* _AIM OF THE TASK_
Locate the line that contains "post-place-ws_ns = 0.826" in the entries below, then repeat it and every following line through the line that contains "finalSetupViolCount = 0", exactly, and no others.
[[ PROVIDED INFORMATION open ]]
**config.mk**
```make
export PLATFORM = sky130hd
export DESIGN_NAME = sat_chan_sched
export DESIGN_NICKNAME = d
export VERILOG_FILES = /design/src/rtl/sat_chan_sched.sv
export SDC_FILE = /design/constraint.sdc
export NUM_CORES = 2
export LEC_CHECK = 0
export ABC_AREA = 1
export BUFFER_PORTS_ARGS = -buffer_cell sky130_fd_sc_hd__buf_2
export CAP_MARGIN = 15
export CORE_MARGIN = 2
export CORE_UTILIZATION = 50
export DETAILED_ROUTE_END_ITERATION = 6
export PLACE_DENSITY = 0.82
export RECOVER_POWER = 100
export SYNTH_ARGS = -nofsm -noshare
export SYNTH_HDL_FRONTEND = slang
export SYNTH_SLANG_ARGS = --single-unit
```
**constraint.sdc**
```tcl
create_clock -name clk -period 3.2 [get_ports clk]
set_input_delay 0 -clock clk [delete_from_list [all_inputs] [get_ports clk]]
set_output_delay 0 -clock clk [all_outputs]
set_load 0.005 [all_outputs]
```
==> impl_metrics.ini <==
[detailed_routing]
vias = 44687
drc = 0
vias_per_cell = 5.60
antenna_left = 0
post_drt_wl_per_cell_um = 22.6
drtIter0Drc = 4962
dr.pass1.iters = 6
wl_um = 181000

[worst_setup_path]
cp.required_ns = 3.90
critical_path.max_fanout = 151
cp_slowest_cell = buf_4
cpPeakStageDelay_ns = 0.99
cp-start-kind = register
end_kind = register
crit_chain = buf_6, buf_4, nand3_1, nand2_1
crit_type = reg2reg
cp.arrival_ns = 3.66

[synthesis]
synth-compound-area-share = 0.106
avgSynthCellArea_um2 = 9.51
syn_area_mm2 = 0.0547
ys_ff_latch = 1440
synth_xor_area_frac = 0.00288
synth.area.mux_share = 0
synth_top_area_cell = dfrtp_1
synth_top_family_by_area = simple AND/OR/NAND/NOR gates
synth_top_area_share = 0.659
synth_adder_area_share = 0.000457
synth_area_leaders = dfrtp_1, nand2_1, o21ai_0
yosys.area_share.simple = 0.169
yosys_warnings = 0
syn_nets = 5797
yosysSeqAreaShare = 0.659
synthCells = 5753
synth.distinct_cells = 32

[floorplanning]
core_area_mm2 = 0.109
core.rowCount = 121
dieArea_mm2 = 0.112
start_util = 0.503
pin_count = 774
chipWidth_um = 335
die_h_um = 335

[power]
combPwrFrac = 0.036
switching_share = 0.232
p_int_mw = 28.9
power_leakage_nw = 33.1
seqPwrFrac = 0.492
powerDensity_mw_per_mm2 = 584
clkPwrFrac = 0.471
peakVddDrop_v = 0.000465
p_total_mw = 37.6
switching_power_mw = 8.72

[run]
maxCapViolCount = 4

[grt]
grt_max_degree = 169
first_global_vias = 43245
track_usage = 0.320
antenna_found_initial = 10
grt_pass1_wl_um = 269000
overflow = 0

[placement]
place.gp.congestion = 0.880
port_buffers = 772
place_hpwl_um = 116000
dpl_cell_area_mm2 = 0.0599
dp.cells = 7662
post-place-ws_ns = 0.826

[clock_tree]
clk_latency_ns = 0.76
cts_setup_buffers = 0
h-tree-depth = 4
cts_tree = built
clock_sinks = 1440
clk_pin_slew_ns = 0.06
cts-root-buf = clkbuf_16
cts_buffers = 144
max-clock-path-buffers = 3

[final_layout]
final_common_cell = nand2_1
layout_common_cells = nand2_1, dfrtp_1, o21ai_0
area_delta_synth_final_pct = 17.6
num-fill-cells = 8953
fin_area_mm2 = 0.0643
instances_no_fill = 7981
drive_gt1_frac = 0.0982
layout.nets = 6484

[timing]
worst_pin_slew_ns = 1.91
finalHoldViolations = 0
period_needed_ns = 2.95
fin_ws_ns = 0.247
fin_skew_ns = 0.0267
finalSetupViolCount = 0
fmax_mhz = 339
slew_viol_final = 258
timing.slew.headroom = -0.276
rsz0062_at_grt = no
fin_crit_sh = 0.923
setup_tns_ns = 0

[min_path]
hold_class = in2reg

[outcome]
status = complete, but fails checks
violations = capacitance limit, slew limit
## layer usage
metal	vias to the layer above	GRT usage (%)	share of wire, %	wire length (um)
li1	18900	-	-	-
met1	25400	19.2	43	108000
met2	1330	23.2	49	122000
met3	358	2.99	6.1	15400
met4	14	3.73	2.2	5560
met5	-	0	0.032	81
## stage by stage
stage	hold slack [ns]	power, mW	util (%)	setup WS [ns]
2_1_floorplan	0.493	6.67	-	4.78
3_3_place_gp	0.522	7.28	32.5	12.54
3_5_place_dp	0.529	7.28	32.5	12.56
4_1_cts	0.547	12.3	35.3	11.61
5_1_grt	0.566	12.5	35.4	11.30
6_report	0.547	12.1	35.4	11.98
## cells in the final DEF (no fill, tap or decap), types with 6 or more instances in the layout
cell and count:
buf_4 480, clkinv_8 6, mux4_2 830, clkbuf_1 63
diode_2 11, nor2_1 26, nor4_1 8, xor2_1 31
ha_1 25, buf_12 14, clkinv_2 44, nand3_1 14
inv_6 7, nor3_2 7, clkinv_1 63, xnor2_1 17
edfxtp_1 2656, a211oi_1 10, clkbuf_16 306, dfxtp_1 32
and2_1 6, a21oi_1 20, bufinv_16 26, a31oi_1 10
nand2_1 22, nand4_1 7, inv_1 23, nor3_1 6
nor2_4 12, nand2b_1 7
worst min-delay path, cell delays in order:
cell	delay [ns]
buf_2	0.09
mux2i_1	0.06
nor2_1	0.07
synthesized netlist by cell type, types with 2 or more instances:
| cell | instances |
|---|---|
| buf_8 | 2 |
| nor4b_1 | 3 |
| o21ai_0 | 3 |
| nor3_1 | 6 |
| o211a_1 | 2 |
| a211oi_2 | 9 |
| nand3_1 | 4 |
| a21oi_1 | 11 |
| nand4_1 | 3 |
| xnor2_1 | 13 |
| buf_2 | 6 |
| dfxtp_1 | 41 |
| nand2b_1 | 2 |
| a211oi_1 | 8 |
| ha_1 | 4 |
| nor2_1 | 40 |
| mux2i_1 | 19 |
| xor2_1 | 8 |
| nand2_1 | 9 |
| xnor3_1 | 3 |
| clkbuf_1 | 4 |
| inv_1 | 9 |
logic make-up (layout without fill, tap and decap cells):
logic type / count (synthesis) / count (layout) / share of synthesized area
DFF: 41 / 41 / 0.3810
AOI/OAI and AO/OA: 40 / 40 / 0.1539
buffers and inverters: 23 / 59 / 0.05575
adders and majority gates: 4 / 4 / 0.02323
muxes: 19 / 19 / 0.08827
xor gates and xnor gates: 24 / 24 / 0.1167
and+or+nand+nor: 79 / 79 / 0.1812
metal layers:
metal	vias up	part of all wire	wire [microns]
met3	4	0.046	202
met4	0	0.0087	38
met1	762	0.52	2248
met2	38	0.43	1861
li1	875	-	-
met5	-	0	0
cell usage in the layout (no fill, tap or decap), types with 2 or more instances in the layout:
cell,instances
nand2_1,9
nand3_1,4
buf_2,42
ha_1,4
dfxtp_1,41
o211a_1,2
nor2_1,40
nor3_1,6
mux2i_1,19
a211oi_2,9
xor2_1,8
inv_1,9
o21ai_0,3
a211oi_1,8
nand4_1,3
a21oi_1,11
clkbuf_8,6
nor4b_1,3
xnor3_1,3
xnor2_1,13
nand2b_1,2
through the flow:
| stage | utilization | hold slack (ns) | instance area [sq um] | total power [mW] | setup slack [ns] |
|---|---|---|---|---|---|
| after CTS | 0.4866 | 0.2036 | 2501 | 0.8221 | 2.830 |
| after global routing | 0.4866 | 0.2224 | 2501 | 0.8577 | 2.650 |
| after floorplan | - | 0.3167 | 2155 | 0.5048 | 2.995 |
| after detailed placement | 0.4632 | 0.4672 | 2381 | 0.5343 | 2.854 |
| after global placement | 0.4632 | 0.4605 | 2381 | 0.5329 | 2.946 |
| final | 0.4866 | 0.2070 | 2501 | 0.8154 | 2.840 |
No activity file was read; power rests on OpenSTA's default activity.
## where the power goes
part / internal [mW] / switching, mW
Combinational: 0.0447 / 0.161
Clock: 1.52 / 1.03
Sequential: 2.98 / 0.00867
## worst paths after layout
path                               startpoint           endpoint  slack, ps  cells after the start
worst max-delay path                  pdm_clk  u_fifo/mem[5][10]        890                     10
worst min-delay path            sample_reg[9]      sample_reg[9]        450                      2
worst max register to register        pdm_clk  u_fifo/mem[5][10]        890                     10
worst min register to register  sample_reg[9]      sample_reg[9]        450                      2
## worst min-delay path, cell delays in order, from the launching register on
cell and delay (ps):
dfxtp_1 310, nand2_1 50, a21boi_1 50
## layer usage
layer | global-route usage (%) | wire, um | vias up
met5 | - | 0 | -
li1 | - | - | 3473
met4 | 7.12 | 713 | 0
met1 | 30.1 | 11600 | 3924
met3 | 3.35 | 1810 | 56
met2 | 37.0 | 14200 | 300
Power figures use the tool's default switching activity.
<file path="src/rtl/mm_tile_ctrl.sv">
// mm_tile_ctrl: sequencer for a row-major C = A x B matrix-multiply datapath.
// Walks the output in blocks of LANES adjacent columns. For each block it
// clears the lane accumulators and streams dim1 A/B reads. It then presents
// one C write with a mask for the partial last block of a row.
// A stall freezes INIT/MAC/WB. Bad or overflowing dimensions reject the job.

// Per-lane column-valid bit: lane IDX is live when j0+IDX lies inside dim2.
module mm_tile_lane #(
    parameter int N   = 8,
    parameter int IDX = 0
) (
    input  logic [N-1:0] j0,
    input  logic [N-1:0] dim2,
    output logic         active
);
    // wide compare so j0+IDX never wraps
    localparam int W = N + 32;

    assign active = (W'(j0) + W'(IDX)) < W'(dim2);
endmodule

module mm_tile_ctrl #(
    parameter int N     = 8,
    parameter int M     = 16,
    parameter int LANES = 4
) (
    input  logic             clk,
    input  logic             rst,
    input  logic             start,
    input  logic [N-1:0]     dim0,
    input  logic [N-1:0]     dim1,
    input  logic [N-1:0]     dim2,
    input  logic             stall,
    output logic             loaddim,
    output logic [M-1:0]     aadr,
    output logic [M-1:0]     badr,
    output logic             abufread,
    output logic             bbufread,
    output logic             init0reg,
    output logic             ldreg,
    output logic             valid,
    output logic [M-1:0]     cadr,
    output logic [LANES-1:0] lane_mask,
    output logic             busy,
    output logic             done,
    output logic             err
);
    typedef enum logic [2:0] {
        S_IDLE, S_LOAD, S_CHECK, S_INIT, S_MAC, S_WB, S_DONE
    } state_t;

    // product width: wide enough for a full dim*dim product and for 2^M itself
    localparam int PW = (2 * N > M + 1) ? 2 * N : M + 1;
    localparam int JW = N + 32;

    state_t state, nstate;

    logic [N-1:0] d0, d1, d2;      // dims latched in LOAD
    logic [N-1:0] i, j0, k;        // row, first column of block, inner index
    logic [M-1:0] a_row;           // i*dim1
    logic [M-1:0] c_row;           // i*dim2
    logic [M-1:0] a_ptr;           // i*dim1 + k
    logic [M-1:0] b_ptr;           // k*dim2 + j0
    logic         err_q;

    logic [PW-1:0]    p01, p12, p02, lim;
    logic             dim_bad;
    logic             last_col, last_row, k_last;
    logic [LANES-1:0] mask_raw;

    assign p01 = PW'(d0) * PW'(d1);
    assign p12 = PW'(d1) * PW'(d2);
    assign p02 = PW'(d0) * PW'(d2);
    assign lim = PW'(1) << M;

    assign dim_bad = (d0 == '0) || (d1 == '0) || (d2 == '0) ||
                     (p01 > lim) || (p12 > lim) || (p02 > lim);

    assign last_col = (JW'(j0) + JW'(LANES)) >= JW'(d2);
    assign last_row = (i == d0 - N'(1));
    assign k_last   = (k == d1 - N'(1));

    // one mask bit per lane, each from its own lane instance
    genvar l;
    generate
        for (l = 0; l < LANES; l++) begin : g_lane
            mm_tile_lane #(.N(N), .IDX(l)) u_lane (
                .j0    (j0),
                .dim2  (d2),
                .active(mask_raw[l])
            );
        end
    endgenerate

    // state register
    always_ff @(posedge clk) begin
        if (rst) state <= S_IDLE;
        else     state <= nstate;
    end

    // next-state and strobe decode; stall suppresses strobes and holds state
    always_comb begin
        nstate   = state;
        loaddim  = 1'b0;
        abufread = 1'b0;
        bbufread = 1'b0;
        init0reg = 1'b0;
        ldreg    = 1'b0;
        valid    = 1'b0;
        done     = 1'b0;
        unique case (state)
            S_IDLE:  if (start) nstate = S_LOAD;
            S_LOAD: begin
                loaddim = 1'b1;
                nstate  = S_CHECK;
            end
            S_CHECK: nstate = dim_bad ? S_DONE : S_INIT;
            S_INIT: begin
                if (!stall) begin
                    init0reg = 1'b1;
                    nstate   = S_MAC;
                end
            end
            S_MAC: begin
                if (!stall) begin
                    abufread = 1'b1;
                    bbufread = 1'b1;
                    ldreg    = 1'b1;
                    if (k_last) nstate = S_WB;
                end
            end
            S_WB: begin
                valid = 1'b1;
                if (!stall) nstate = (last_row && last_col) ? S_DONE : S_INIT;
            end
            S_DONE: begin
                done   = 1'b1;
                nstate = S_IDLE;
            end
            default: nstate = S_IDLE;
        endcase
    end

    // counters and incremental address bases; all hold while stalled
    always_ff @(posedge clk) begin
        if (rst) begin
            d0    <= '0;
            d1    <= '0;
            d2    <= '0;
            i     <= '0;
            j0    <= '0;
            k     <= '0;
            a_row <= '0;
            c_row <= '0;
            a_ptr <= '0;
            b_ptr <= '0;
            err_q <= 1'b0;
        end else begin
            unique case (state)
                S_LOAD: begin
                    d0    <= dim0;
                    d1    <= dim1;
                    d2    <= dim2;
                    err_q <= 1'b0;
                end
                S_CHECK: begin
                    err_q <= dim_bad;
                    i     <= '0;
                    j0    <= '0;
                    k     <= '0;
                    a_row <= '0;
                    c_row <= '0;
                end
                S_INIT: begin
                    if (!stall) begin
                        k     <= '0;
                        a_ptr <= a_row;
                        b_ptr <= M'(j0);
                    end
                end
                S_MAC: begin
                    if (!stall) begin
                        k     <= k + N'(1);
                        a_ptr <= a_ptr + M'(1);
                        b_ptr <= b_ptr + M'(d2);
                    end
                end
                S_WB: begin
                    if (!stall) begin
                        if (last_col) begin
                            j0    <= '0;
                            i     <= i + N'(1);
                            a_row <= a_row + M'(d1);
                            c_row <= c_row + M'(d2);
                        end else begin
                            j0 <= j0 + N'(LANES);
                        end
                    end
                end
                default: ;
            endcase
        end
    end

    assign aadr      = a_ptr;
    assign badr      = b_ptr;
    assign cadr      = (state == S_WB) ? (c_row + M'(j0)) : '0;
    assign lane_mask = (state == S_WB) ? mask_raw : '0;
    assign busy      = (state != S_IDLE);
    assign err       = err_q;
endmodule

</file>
[[ PROVIDED INFORMATION closed ]]
* _RESPONSE TO THIS EXERCISE_
post-place-ws_ns = 0.826

[clock_tree]
clk_latency_ns = 0.76
cts_setup_buffers = 0
h-tree-depth = 4
cts_tree = built
clock_sinks = 1440
clk_pin_slew_ns = 0.06
cts-root-buf = clkbuf_16
cts_buffers = 144
max-clock-path-buffers = 3

[final_layout]
final_common_cell = nand2_1
layout_common_cells = nand2_1, dfrtp_1, o21ai_0
area_delta_synth_final_pct = 17.6
num-fill-cells = 8953
fin_area_mm2 = 0.0643
instances_no_fill = 7981
drive_gt1_frac = 0.0982
layout.nets = 6484

[timing]
worst_pin_slew_ns = 1.91
finalHoldViolations = 0
period_needed_ns = 2.95
fin_ws_ns = 0.247
fin_skew_ns = 0.0267
finalSetupViolCount = 0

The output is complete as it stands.